Only one stretch of the records below is wanted: the lines from the one holding "run 3: where" through the one holding "1.00 | 0.160 |". Return it exactly, both ends included.

=== INPUT DATA ===

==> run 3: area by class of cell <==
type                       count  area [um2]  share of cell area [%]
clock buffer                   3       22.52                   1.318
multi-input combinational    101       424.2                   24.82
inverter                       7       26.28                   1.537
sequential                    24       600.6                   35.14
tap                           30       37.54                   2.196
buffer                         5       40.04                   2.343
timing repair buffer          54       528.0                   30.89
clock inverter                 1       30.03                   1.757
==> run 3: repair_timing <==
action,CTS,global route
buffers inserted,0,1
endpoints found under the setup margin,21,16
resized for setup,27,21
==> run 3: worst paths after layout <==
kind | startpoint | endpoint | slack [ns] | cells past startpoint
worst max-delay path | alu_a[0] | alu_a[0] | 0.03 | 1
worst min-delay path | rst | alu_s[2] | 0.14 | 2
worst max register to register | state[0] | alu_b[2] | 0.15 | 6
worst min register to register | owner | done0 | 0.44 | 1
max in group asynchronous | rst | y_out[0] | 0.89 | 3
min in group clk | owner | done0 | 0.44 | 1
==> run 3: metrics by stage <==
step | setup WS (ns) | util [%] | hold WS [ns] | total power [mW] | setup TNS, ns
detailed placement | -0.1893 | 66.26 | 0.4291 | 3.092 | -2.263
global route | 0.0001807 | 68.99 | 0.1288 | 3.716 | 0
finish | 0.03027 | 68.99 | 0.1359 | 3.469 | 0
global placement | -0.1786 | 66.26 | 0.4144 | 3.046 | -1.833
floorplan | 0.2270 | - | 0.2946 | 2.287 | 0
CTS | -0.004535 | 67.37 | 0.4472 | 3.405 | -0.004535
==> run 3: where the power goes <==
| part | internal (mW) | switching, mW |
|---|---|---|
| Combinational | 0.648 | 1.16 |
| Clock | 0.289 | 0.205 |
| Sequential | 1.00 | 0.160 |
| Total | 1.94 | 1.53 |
`config.mk`:
```
export PLATFORM = sky130hd
export DESIGN_NAME = fp_acc
export DESIGN_NICKNAME = d
export VERILOG_FILES = /design/src/rtl/fp_pkg.sv /design/src/rtl/fp_lzc.sv /design/src/rtl/fp_acc.sv
export SDC_FILE = /design/constraint.sdc
export NUM_CORES = 1
export LEC_CHECK = 0
export ABC_AREA = 1
export CAP_MARGIN = 20
export CORE_ASPECT_RATIO = 0.7
export CORE_MARGIN = 5
export CORE_UTILIZATION = 56
export DETAILED_ROUTE_END_ITERATION = 8
export GPL_TIMING_DRIVEN = 0
export PLACE_DENSITY_LB_ADDON = 0.08
export SYNTH_ARGS = -nofsm -noshare
export SYNTH_HDL_FRONTEND = slang
export SYNTH_SLANG_ARGS = --single-unit
```
`constraint.sdc`:
```
create_clock -name clk -period 3.9 [get_ports clk]
set_input_delay 0.975 -clock clk [delete_from_list [all_inputs] [get_ports clk]]
set_output_delay 0.975 -clock clk [all_outputs]
set_load 0.01 [all_outputs]
```
==> src/rtl/uart_pkg.sv <==
// uart_pkg: shared definitions for the UART receive path.
//   rx_state_e            - receive FSM state encoding
//   DEFAULT_CLK_FREQUENCY - default system clock in Hz
//   DEFAULT_BAUD_RATE     - default serial bit rate in bits/s
//   DEFAULT_PARITY        - default parity mode
//   PARITY_ODD/EVEN       - parity mode selectors
package uart_pkg;

  localparam int DEFAULT_CLK_FREQUENCY = 100_000_000;
  localparam int DEFAULT_BAUD_RATE     = 19_200;
  localparam int PARITY_ODD            = 1;
  localparam int PARITY_EVEN           = 0;
  localparam int DEFAULT_PARITY        = PARITY_ODD;

  typedef enum logic [2:0] {
    ST_IDLE  = 3'd0,
    ST_START = 3'd1,
    ST_BITS  = 3'd2,
    ST_PAR   = 3'd3,
    ST_STOP  = 3'd4,
    ST_BREAK = 3'd5
  } rx_state_e;

endpackage

==> src/rtl/uart_baud_timer.sv <==
// uart_baud_timer: free-running bit-period counter for the UART receiver.
//   clk      in  system clock
//   rst      in  synchronous active-high reset
//   clr      in  restart the period from zero
//   half_sel in  1 = measure HALF_TICKS cycles, 0 = measure BIT_TICKS cycles
//   done     out high on the last cycle of the selected period
// The counter restarts by itself after done, so consecutive bit periods need
// no explicit clear. It never counts beyond BIT_TICKS-1. BIT_TICKS must be >= 2.
module uart_baud_timer #(
  parameter int BIT_TICKS  = 10,
  parameter int HALF_TICKS = 5
) (
  input  logic clk,
  input  logic rst,
  input  logic clr,
  input  logic half_sel,
  output logic done
);

  localparam int CNT_W = $clog2(BIT_TICKS + 1);
  localparam logic [CNT_W-1:0] BIT_LAST  = CNT_W'(BIT_TICKS - 1);
  localparam logic [CNT_W-1:0] HALF_LAST = CNT_W'(HALF_TICKS - 1);

  logic [CNT_W-1:0] cnt_q;
  logic [CNT_W-1:0] cnt_d;

  // >= rather than == so a switch from a full to a half period can never
  // leave the counter stranded above its terminal value.
  assign done = (cnt_q >= (half_sel ? HALF_LAST : BIT_LAST));

  always_comb begin
    cnt_d = cnt_q + CNT_W'(1);
    if (clr || done) begin
      cnt_d = '0;
    end
  end

  always_ff @(posedge clk) begin
    if (rst) begin
      cnt_q <= '0;
    end else begin
      cnt_q <= cnt_d;
    end
  end

endmodule

==> src/rtl/uart_rx.sv <==
// uart_rx: UART receiver, 8 data bits LSB first, one parity bit, one stop bit.
//   clk          in  system clock (rising edge)
//   rst          in  synchronous active-high reset
//   rx_in        in  serial line, idle high
//   dout         out last received byte
//   data_strobe  out one-cycle pulse when dout / error flags update
//   busy         out high while a frame is being received
//   parity_error out parity status of the last frame
//   frame_error  out 1 when the last stop bit was sampled low
// Build option: define UART_RX_SYNC_EN to insert a 2-flop synchronizer on
// rx_in (adds 2 cycles of latency). Without it rx_in must already be
// synchronous to clk.
module uart_rx
  import uart_pkg::*;
#(
  parameter int CLK_FREQUENCY = DEFAULT_CLK_FREQUENCY,
  parameter int BAUD_RATE     = DEFAULT_BAUD_RATE,
  parameter int PARITY        = DEFAULT_PARITY
) (
  input  logic       clk,
  input  logic       rst,
  input  logic       rx_in,
  output logic [7:0] dout,
  output logic       data_strobe,
  output logic       busy,
  output logic       parity_error,
  output logic       frame_error
);

  localparam int BIT_TICKS  = CLK_FREQUENCY / BAUD_RATE;
  localparam int HALF_TICKS = BIT_TICKS / 2;

  function automatic logic parity_expected(input logic [7:0] data);
    return (PARITY == PARITY_ODD) ? ~^data : ^data;
  endfunction

  logic rx_s;

`ifdef UART_RX_SYNC_EN
  logic [1:0] sync_q;
  logic [1:0] sync_d;

  always_comb begin
    sync_d = {sync_q[0], rx_in};
  end

  // Reset to 1 so the idle line is not mistaken for a start bit.
  always_ff @(posedge clk) begin
    if (rst) begin
      sync_q <= 2'b11;
    end else begin
      sync_q <= sync_d;
    end
  end

  assign rx_s = sync_q[1];
`else
  assign rx_s = rx_in;
`endif

  rx_state_e  state_q, state_d;
  logic [2:0] bitcnt_q, bitcnt_d;
  logic [7:0] shift_q, shift_d;
  logic       par_err_q, par_err_d;
  logic [7:0] dout_q, dout_d;
  logic       strobe_q, strobe_d;
  logic       perr_q, perr_d;
  logic       ferr_q, ferr_d;

  logic tmr_clr;
  logic tmr_half;
  logic tmr_done;

  uart_baud_timer #(
    .BIT_TICKS  (BIT_TICKS),
    .HALF_TICKS (HALF_TICKS)
  ) u_baud_timer (
    .clk      (clk),
    .rst      (rst),
    .clr      (tmr_clr),
    .half_sel (tmr_half),
    .done     (tmr_done)
  );

  always_comb begin
    state_d   = state_q;
    bitcnt_d  = bitcnt_q;
    shift_d   = shift_q;
    par_err_d = par_err_q;
    dout_d    = dout_q;
    strobe_d  = 1'b0;
    perr_d    = perr_q;
    ferr_d    = ferr_q;
    tmr_clr   = 1'b0;
    tmr_half  = 1'b0;

    unique case (state_q)
      ST_IDLE: begin
        if (!rx_s) begin
          tmr_clr = 1'b1;
          state_d = ST_START;
        end
      end

      // Re-check the start bit at its middle to reject line glitches.
      ST_START: begin
        tmr_half = 1'b1;
        if (tmr_done) begin
          if (!rx_s) begin
            tmr_clr  = 1'b1;
            bitcnt_d = 3'd0;
            state_d  = ST_BITS;
          end else begin
            state_d = ST_IDLE;
          end
        end
      end

      ST_BITS: begin
        if (tmr_done) begin
          shift_d[bitcnt_q] = rx_s;
          if (bitcnt_q == 3'd7) begin
            state_d = ST_PAR;
          end else begin
            bitcnt_d = bitcnt_q + 3'd1;
          end
        end
      end

      ST_PAR: begin
        if (tmr_done) begin
          par_err_d = (rx_s != parity_expected(shift_q));
          state_d   = ST_STOP;
        end
      end

      // Leaving at the stop-bit middle gives half a bit of slack to catch
      // the start bit of a back-to-back frame in IDLE.
      ST_STOP: begin
        if (tmr_done) begin
          strobe_d = 1'b1;
          dout_d   = shift_q;
          perr_d   = par_err_q;
          ferr_d   = ~rx_s;
          state_d  = rx_s ? ST_IDLE : ST_BREAK;
        end
      end

      // A held-low line is a break, not a new start bit; wait for idle.
      ST_BREAK: begin
        if (rx_s) begin
          state_d = ST_IDLE;
        end
      end

      default: begin
        state_d = ST_IDLE;
      end
    endcase
  end

  always_ff @(posedge clk) begin
    if (rst) begin
      state_q   <= ST_IDLE;
      bitcnt_q  <= 3'd0;
      shift_q   <= 8'h00;
      par_err_q <= 1'b0;
      dout_q    <= 8'h00;
      strobe_q  <= 1'b0;
      perr_q    <= 1'b0;
      ferr_q    <= 1'b0;
    end else begin
      state_q   <= state_d;
      bitcnt_q  <= bitcnt_d;
      shift_q   <= shift_d;
      par_err_q <= par_err_d;
      dout_q    <= dout_d;
      strobe_q  <= strobe_d;
      perr_q    <= perr_d;
      ferr_q    <= ferr_d;
    end
  end

  assign dout         = dout_q;
  assign data_strobe  = strobe_q;
  assign parity_error = perr_q;
  assign frame_error  = ferr_q;
  assign busy         = (state_q == ST_START) || (state_q == ST_BITS) ||
                        (state_q == ST_PAR)   || (state_q == ST_STOP);

endmodule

===

__RESPONSE TO THIS EXERCISE__:
==> run 3: where the power goes <==
| part | internal (mW) | switching, mW |
|---|---|---|
| Combinational | 0.648 | 1.16 |
| Clock | 0.289 | 0.205 |
| Sequential | 1.00 | 0.160 |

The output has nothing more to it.